Personal information
- Full name: Matthew Robin Trevor
- Born: 1 September 1982 (age 43) Leicester, Leicestershire, England
- Batting: Right-handed
- Bowling: Right-arm fast-medium

Domestic team information
- 2002: Leicestershire Cricket Board

Career statistics
| Competition | LA |
| Matches | 2 |
| Runs scored | 2 |
| Batting average | 2.00 |
| 100s/50s | –/– |
| Top score | 2 |
| Balls bowled | 64 |
| Wickets | – |
| Bowling average | – |
| 5 wickets in innings | – |
| 10 wickets in match | – |
| Best bowling | – |
| Catches/stumpings | –/– |
- Source: Cricinfo, 15 November 2010

= Matthew Trevor =

English cricketer (born 1982)

Matthew Robin Trevor (born 1 September 1982) is an English cricketer.

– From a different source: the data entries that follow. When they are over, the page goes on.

==> src/rtl/gun_position_tracker.sv <==
// Turns digital joystick directions into clamped absolute gun X/Y positions, stepped once per frame.
// Optional hold-to-accelerate is enabled by defining GUN_ACCEL_EN.
module gun_position_tracker #(
  parameter int POS_W       = 6,
  parameter int POS_MIN     = 0,
  parameter int POS_MAX     = 63,
  parameter int CENTER      = 32,
  parameter int STEP        = 1,
  parameter int STEP_MAX    = 4,
  parameter int ACCEL_DELAY = 8
) (
  input  logic                   clock_12,
  input  logic                   reset,
  gun_position_tracker_if.slave  gun_if
);

  typedef enum logic [1:0] {
    DIR_NONE = 2'd0,
    DIR_INC  = 2'd1,
    DIR_DEC  = 2'd2
  } dir_e;

  // Two guard bits keep underflow below zero and overflow above POS_MAX visible before clamping.
  localparam int EXT_W = POS_W + 2;
  localparam logic signed [EXT_W-1:0] MIN_S      = EXT_W'(POS_MIN);
  localparam logic signed [EXT_W-1:0] MAX_S      = EXT_W'(POS_MAX);
  localparam logic signed [EXT_W-1:0] STEP_S     = EXT_W'(STEP);
  localparam logic signed [EXT_W-1:0] STEP_MAX_S = EXT_W'(STEP_MAX);
  localparam logic [POS_W-1:0]        CENTER_P   = POS_W'(CENTER);

  logic             vblank_q;
  logic             tick;
  logic [POS_W-1:0] x_q, x_d;
  logic [POS_W-1:0] y_q, y_d;
  logic             moving_q, moving_d;
  dir_e             x_dir, y_dir;
  logic             x_accel, y_accel;

  function automatic dir_e axis_dir(logic inc, logic dec);
    if (inc && !dec) return DIR_INC;
    if (dec && !inc) return DIR_DEC;
    return DIR_NONE;
  endfunction

  function automatic logic [POS_W-1:0] axis_move(logic [POS_W-1:0] pos, dir_e dir, logic accel);
    logic signed [EXT_W-1:0] sum;
    logic signed [EXT_W-1:0] step;
    step = accel ? STEP_MAX_S : STEP_S;
    sum  = $signed({2'b00, pos});
    case (dir)
      DIR_INC: sum = sum + step;
      DIR_DEC: sum = sum - step;
      default: sum = sum;
    endcase
    if (sum < MIN_S) sum = MIN_S;
    if (sum > MAX_S) sum = MAX_S;
    return sum[POS_W-1:0];
  endfunction

  assign tick  = gun_if.vblank & ~vblank_q;
  assign x_dir = axis_dir(gun_if.joy_right, gun_if.joy_left);
  assign y_dir = axis_dir(gun_if.joy_down, gun_if.joy_up);

`ifdef GUN_ACCEL_EN
  localparam int              CNT_W   = $clog2(ACCEL_DELAY + 1);
  localparam logic [CNT_W-1:0] DELAY_C = CNT_W'(ACCEL_DELAY);

  logic [CNT_W-1:0] x_cnt_q, x_cnt_d, x_run;
  logic [CNT_W-1:0] y_cnt_q, y_cnt_d, y_run;
  dir_e             x_last_q, y_last_q;

  // A reversal or a release starts the run over, so the stored count only counts when the direction repeats.
  function automatic logic [CNT_W-1:0] run_so_far(dir_e dir, dir_e last, logic [CNT_W-1:0] cnt);
    return (dir != DIR_NONE && dir == last) ? cnt : '0;
  endfunction

  function automatic logic [CNT_W-1:0] run_next(dir_e dir, logic [CNT_W-1:0] run);
    if (dir == DIR_NONE) return '0;
    return (run == DELAY_C) ? run : run + 1'b1;
  endfunction

  always_comb begin
    x_run   = run_so_far(x_dir, x_last_q, x_cnt_q);
    y_run   = run_so_far(y_dir, y_last_q, y_cnt_q);
    x_accel = (x_run >= DELAY_C);
    y_accel = (y_run >= DELAY_C);
    x_cnt_d = run_next(x_dir, x_run);
    y_cnt_d = run_next(y_dir, y_run);
  end

  always_ff @(posedge clock_12 or posedge reset) begin
    if (reset) begin
      x_cnt_q  <= '0;
      y_cnt_q  <= '0;
      x_last_q <= DIR_NONE;
      y_last_q <= DIR_NONE;
    end else if (gun_if.recenter) begin
      x_cnt_q  <= '0;
      y_cnt_q  <= '0;
      x_last_q <= DIR_NONE;
      y_last_q <= DIR_NONE;
    end else if (tick) begin
      x_cnt_q  <= x_cnt_d;
      y_cnt_q  <= y_cnt_d;
      x_last_q <= x_dir;
      y_last_q <= y_dir;
    end
  end
`else
  assign x_accel = 1'b0;
  assign y_accel = 1'b0;
`endif

  always_comb begin
    // NOTE: defaults first so every path assigns each _d signal; otherwise a latch is inferred.
    x_d      = x_q;
    y_d      = y_q;
    moving_d = moving_q;
    if (gun_if.recenter) begin
      x_d      = CENTER_P;
      y_d      = CENTER_P;
      moving_d = 1'b0;
    end else if (tick) begin
      x_d      = axis_move(x_q, x_dir, x_accel);
      y_d      = axis_move(y_q, y_dir, y_accel);
      moving_d = (x_d != x_q) || (y_d != y_q);
    end
  end

  // vblank_q resets high so a vblank already high at reset release is not mistaken for a rising edge.
  always_ff @(posedge clock_12 or posedge reset) begin
    if (reset) begin
      vblank_q <= 1'b1;
      x_q      <= CENTER_P;
      y_q      <= CENTER_P;
      moving_q <= 1'b0;
    end else begin
      // NOTE: non-blocking for all registered state so reads in other blocks see pre-edge values.
      vblank_q <= gun_if.vblank;
      x_q      <= x_d;
      y_q      <= y_d;
      moving_q <= moving_d;
    end
  end

  assign gun_if.gun_x      = x_q;
  assign gun_if.gun_y      = y_q;
  assign gun_if.gun_moving = moving_q;

endmodule
$ cat config.mk
export PLATFORM = sky130hd
export DESIGN_NAME = led_pattern_slave
export DESIGN_NICKNAME = d
export VERILOG_FILES = /design/src/rtl/led_pattern_slave.sv
export SDC_FILE = /design/constraint.sdc
export NUM_CORES = 1
export LEC_CHECK = 0
export ABC_CLOCK_PERIOD_IN_PS = 5450
export BUFFER_PORTS_ARGS = -buffer_cell sky130_fd_sc_hd__buf_2
export CORE_UTILIZATION = 50
export DETAILED_ROUTE_END_ITERATION = 16
export PLACE_DENSITY = 0.66
export SLEW_MARGIN = 25
export SYNTH_ARGS = -nofsm -noshare
export SYNTH_HDL_FRONTEND = slang
export SYNTH_SLANG_ARGS = --single-unit
$ cat constraint.sdc
create_clock -name clk -period 5.45 [get_ports clk]
set_clock_uncertainty 0.2 [all_clocks]
set_input_delay 0.545 -clock clk [delete_from_list [all_inputs] [get_ports clk]]
set_output_delay 0.545 -clock clk [all_outputs]
set_load 0.02 [all_outputs]
`config.mk`:
```
export PLATFORM = sky130hd
export DESIGN_NAME = neuron_out_backprop_flat
export DESIGN_NICKNAME = d
export VERILOG_FILES = /design/src/rtl/neuron_out_backprop_if.sv /design/src/rtl/neuron_out_backprop.sv /design/src/flat_wrapper.sv
export SDC_FILE = /design/constraint.sdc
export NUM_CORES = 2
export LEC_CHECK = 0
export BUFFER_PORTS_ARGS = -buffer_cell sky130_fd_sc_hd__buf_2
export CAP_MARGIN = 20
export CORE_MARGIN = 2
export CORE_UTILIZATION = 45
export CTS_BUF_LIST = sky130_fd_sc_hd__clkbuf_8 sky130_fd_sc_hd__clkbuf_16
export CTS_CLUSTER_SIZE = 10
export DETAILED_ROUTE_END_ITERATION = 10
export PLACE_DENSITY = 0.69
export SKIP_LAST_GASP = 1
export SYNTH_ARGS = -nofsm -noshare
export SYNTH_HDL_FRONTEND = slang
export SYNTH_SLANG_ARGS = --single-unit
export TNS_END_PERCENT = 30
```
`constraint.sdc`:
```
create_clock -name clk -period 12.9 [get_ports clk]
set_clock_uncertainty 0.2 [all_clocks]
set_input_delay 0.645 -clock clk [delete_from_list [all_inputs] [get_ports clk]]
set_output_delay 0.645 -clock clk [all_outputs]
set_load 0.05 [all_outputs]
```
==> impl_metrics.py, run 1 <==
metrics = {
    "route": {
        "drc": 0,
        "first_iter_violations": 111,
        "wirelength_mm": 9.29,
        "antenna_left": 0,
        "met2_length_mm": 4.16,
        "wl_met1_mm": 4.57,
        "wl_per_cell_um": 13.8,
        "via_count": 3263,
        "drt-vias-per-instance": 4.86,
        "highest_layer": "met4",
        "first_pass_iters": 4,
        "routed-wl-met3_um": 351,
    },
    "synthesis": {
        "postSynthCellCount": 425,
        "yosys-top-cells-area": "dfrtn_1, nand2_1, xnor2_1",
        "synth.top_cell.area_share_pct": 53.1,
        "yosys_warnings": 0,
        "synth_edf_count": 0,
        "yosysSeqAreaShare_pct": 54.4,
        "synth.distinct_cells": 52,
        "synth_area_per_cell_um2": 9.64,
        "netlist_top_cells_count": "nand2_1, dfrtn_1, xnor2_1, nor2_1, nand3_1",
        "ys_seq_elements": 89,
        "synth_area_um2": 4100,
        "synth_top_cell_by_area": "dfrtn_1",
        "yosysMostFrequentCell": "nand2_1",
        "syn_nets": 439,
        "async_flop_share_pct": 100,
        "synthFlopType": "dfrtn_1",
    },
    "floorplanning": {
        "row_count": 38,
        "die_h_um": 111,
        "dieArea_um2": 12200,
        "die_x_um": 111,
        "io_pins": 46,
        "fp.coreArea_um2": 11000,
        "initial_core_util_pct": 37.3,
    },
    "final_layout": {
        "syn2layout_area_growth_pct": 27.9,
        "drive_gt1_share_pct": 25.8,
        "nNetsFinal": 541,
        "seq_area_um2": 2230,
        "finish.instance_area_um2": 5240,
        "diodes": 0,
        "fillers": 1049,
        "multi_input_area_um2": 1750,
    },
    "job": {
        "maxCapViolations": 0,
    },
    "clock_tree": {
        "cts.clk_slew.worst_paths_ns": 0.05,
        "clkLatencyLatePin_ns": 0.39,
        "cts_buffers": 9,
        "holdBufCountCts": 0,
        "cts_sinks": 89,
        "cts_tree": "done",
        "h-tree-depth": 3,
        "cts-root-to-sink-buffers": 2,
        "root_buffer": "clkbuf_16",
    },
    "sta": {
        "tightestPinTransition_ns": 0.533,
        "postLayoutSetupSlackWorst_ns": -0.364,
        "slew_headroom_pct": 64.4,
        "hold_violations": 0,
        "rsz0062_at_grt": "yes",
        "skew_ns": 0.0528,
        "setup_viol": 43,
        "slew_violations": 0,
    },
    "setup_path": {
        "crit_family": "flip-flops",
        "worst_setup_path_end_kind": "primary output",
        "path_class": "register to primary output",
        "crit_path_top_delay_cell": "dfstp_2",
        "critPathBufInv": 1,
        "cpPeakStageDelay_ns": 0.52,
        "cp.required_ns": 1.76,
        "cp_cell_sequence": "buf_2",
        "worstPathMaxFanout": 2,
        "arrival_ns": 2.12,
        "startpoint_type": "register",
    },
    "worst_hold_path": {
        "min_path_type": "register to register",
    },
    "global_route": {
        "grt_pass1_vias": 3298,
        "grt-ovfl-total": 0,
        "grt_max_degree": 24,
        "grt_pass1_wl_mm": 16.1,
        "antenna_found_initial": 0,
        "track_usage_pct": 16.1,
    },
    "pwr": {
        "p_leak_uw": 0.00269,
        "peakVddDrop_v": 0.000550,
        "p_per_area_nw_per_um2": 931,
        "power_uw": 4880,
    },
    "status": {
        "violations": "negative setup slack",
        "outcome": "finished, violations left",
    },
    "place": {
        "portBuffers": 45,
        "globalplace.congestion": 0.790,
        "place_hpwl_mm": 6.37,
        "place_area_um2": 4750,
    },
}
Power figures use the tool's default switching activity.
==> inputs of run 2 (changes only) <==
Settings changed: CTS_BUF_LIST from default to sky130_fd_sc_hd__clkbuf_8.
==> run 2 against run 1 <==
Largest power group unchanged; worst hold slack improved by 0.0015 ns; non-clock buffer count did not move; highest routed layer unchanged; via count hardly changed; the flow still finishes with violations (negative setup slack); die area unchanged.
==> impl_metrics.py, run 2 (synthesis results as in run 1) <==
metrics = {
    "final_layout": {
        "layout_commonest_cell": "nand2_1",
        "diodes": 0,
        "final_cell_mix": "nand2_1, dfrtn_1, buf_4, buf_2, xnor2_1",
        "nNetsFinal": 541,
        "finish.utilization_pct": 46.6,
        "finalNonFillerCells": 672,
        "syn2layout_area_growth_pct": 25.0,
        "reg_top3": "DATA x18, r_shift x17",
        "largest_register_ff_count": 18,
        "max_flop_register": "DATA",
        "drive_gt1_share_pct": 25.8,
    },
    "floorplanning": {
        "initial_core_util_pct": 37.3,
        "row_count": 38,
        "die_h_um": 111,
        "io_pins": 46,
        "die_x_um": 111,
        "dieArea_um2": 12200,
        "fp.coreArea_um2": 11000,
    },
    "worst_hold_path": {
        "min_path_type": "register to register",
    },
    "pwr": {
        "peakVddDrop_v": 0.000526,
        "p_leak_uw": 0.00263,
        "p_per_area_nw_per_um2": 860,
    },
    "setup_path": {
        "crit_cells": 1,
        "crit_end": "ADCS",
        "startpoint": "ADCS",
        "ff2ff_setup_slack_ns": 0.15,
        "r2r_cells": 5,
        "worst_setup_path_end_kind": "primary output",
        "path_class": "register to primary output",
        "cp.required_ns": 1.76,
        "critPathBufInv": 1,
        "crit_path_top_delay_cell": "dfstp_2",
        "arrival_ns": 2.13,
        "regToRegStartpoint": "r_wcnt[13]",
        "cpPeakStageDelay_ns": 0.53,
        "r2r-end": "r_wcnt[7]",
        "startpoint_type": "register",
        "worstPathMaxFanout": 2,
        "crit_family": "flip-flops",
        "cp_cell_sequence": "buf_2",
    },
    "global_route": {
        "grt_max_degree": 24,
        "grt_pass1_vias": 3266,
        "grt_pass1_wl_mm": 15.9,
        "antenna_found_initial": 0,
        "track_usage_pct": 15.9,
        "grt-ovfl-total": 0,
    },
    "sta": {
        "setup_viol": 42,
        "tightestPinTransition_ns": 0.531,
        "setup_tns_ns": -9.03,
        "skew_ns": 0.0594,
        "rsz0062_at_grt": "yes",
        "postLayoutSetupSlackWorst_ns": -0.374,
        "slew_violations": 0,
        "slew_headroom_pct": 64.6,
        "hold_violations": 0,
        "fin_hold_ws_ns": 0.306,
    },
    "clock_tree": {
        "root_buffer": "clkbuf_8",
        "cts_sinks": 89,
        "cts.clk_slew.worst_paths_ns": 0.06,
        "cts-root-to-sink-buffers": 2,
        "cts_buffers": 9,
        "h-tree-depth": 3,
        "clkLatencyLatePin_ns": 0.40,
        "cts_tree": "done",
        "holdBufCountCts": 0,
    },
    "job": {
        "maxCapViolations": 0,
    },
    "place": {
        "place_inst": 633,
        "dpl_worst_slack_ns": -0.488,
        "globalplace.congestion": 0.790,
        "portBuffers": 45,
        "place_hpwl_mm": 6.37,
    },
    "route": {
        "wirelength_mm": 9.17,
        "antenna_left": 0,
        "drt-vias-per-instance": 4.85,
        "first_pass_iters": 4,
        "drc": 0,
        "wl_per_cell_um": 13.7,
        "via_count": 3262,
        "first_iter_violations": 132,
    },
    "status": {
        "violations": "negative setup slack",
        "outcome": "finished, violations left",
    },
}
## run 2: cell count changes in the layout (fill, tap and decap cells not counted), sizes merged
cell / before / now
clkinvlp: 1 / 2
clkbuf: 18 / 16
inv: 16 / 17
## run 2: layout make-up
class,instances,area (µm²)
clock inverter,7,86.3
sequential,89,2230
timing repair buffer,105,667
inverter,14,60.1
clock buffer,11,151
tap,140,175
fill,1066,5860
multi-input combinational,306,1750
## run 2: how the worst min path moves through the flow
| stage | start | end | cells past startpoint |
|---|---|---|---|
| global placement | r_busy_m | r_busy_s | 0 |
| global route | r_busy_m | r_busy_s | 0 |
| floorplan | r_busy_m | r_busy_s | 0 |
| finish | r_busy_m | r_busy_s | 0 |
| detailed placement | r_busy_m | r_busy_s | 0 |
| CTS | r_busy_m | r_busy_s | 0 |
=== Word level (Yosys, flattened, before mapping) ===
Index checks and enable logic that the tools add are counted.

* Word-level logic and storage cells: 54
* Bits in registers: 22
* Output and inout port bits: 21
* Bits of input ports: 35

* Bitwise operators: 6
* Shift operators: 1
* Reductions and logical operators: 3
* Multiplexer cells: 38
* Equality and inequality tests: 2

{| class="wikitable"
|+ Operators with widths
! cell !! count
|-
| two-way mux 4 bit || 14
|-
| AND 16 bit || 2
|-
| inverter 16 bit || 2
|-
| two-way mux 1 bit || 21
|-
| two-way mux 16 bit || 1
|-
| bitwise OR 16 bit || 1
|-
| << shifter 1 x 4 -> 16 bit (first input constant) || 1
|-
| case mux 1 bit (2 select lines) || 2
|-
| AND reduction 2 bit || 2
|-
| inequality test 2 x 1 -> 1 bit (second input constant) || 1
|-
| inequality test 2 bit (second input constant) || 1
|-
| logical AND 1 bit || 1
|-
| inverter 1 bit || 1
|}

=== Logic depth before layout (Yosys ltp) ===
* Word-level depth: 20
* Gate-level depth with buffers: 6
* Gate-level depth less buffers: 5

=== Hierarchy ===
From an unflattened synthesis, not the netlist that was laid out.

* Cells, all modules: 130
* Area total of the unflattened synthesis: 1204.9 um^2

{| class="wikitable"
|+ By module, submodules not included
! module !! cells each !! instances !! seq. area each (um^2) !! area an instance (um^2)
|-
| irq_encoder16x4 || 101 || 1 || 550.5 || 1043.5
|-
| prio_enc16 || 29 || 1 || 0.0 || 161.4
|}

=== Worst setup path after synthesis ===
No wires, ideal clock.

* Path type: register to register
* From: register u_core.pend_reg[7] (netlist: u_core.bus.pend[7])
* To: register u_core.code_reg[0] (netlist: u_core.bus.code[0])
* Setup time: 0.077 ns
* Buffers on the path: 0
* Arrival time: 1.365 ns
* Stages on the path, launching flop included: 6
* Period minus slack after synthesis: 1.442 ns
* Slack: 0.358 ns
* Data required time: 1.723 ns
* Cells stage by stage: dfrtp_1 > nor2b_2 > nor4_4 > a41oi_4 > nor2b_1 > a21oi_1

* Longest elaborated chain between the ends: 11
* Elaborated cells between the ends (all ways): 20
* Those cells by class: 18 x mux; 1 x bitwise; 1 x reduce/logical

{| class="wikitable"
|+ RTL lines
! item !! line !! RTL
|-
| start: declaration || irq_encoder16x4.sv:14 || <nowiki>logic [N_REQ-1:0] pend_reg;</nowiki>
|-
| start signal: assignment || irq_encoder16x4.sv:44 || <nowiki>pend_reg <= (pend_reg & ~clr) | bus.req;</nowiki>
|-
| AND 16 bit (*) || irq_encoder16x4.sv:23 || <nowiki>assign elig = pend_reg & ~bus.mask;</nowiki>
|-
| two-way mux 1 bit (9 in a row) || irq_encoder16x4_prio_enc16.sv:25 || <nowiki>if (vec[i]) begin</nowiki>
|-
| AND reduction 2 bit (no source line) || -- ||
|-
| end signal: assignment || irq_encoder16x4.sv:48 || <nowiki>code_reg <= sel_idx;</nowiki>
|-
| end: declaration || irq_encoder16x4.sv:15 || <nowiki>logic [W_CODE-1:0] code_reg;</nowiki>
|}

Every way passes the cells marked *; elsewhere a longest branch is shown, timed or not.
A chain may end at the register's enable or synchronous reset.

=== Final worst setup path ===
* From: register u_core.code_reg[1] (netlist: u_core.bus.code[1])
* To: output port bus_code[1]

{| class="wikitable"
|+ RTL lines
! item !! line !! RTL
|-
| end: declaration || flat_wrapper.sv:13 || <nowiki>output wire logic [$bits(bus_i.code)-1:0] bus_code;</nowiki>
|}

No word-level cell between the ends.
$ cat src/rtl/udp_img_pkt_src.sv
// udp_img_pkt_src: feeds the UDP transmitter with fixed-size payloads. Each payload is
// one header word followed by PKT_WORDS words read from the camera pixel FIFO.
module udp_img_pkt_src #(
    parameter int         PKT_WORDS      = 320,
    parameter int         PKTS_PER_FRAME = 480,
    parameter logic [7:0] CAM_ID         = 8'd0,
    parameter int         GAP_CYC        = 16,
    parameter int         USEDW_W        = 12
) (
    input  logic               clk,
    input  logic               rst_n,
    input  logic               transfer_en,
    input  logic               frame_start,
    output logic               fifo_rd_en,
    input  logic [31:0]        fifo_rd_data,
    input  logic [USEDW_W-1:0] fifo_usedw,
    output logic               tx_start_en,
    output logic [15:0]        tx_byte_num,
    input  logic               tx_req,
    output logic [31:0]        tx_data,
    input  logic               tx_done,
    output logic               frame_done,
    output logic               busy
);

    localparam int CNT_W = $clog2(PKT_WORDS + 2);
    localparam int GAP_W = (GAP_CYC > 1) ? $clog2(GAP_CYC) : 1;

    localparam logic [CNT_W-1:0]   LAST_WORD = CNT_W'(PKT_WORDS);
    localparam logic [CNT_W-1:0]   SAT_CNT   = CNT_W'(PKT_WORDS + 1);
    localparam logic [GAP_W-1:0]   GAP_LAST  = GAP_W'(GAP_CYC - 1);
    localparam logic [15:0]        LAST_PKT  = 16'(PKTS_PER_FRAME - 1);
    localparam logic [15:0]        BYTE_NUM  = 16'((PKT_WORDS + 1) * 4);
    localparam logic [USEDW_W-1:0] USEDW_MIN = USEDW_W'(PKT_WORDS);

    typedef enum logic [2:0] {
        S_IDLE,
        S_WAIT,
        S_START,
        S_SEND,
        S_GAP
    } state_t;

    state_t           state;
    logic [CNT_W-1:0] word_cnt;
    logic [GAP_W-1:0] gap_cnt;
    logic [15:0]      pkt_idx;
    logic [7:0]       frame_cnt;
    logic [31:0]      data_q;
    logic             rd_pending;
    logic             data_phase;
    logic [31:0]      header;

    assign header     = {8'hAA, CAM_ID, frame_cnt, pkt_idx[7:0]};
    assign data_phase = (word_cnt != '0) && (word_cnt <= LAST_WORD);

    // NOTE: the read strobe is combinational on tx_req so the normal-mode FIFO returns
    // the word exactly one clock after the request; registering it would add a cycle.
    assign fifo_rd_en = (state == S_SEND) && tx_req && data_phase;

    // In the clock after a read the FIFO output is passed straight through; data_q
    // captures it so the last word stays on tx_data once reads stop.
    assign tx_data = rd_pending ? fifo_rd_data : data_q;
    assign busy    = (state != S_IDLE);

    always_ff @(posedge clk or negedge rst_n) begin
        if (!rst_n) begin
            state       <= S_IDLE;
            word_cnt    <= '0;
            gap_cnt     <= '0;
            pkt_idx     <= '0;
            frame_cnt   <= '0;
            data_q      <= '0;
            rd_pending  <= 1'b0;
            tx_start_en <= 1'b0;
            tx_byte_num <= '0;
            frame_done  <= 1'b0;
        end else begin
            tx_start_en <= 1'b0;
            frame_done  <= 1'b0;
            rd_pending  <= fifo_rd_en;
            if (rd_pending) begin
                data_q <= fifo_rd_data;
            end

            case (state)
                S_IDLE: begin
                    if (frame_start && transfer_en) begin
                        pkt_idx <= '0;
                        state   <= S_WAIT;
                    end
                end

                S_WAIT: begin
                    if (fifo_usedw >= USEDW_MIN) begin
                        tx_start_en <= 1'b1;
                        tx_byte_num <= BYTE_NUM;
                        state       <= S_START;
                    end
                end

                S_START: begin
                    word_cnt <= '0;
                    gap_cnt  <= '0;
                    state    <= tx_done ? S_GAP : S_SEND;
                end

                S_SEND: begin
                    if (tx_req) begin
                        if (word_cnt == '0) begin
                            data_q <= header;
                        end
                        if (word_cnt != SAT_CNT) begin
                            word_cnt <= word_cnt + 1'b1;
                        end
                    end
                    if (tx_done) begin
                        gap_cnt <= '0;
                        state   <= S_GAP;
                    end
                end

                S_GAP: begin
                    if (gap_cnt == GAP_LAST) begin
                        if (pkt_idx < LAST_PKT) begin
                            pkt_idx <= pkt_idx + 16'd1;
                            state   <= S_WAIT;
                        end else begin
                            frame_done <= 1'b1;
                            frame_cnt  <= frame_cnt + 8'd1;
                            pkt_idx    <= '0;
                            state      <= S_IDLE;
                        end
                    end else begin
                        gap_cnt <= gap_cnt + 1'b1;
                    end
                end

                default: state <= S_IDLE;
            endcase
        end
    end

endmodule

Trevor is a right-handed batsman who bowls right-arm fast-medium. He was born in Leicester, Leicestershire.

Mackey represented the Leicestershire Cricket Board in 2 List A matches against Denmark in the 1st round of the 2003 Cheltenham & Gloucester Trophy, and the Kent Cricket Board in the 2nd round of the same competition. Both matches were held in 2002. In his 2 List A matches, he scored 2 runs.

In currently plays club cricket for Market Harborough Cricket Club in the Leicestershire Premier Cricket League.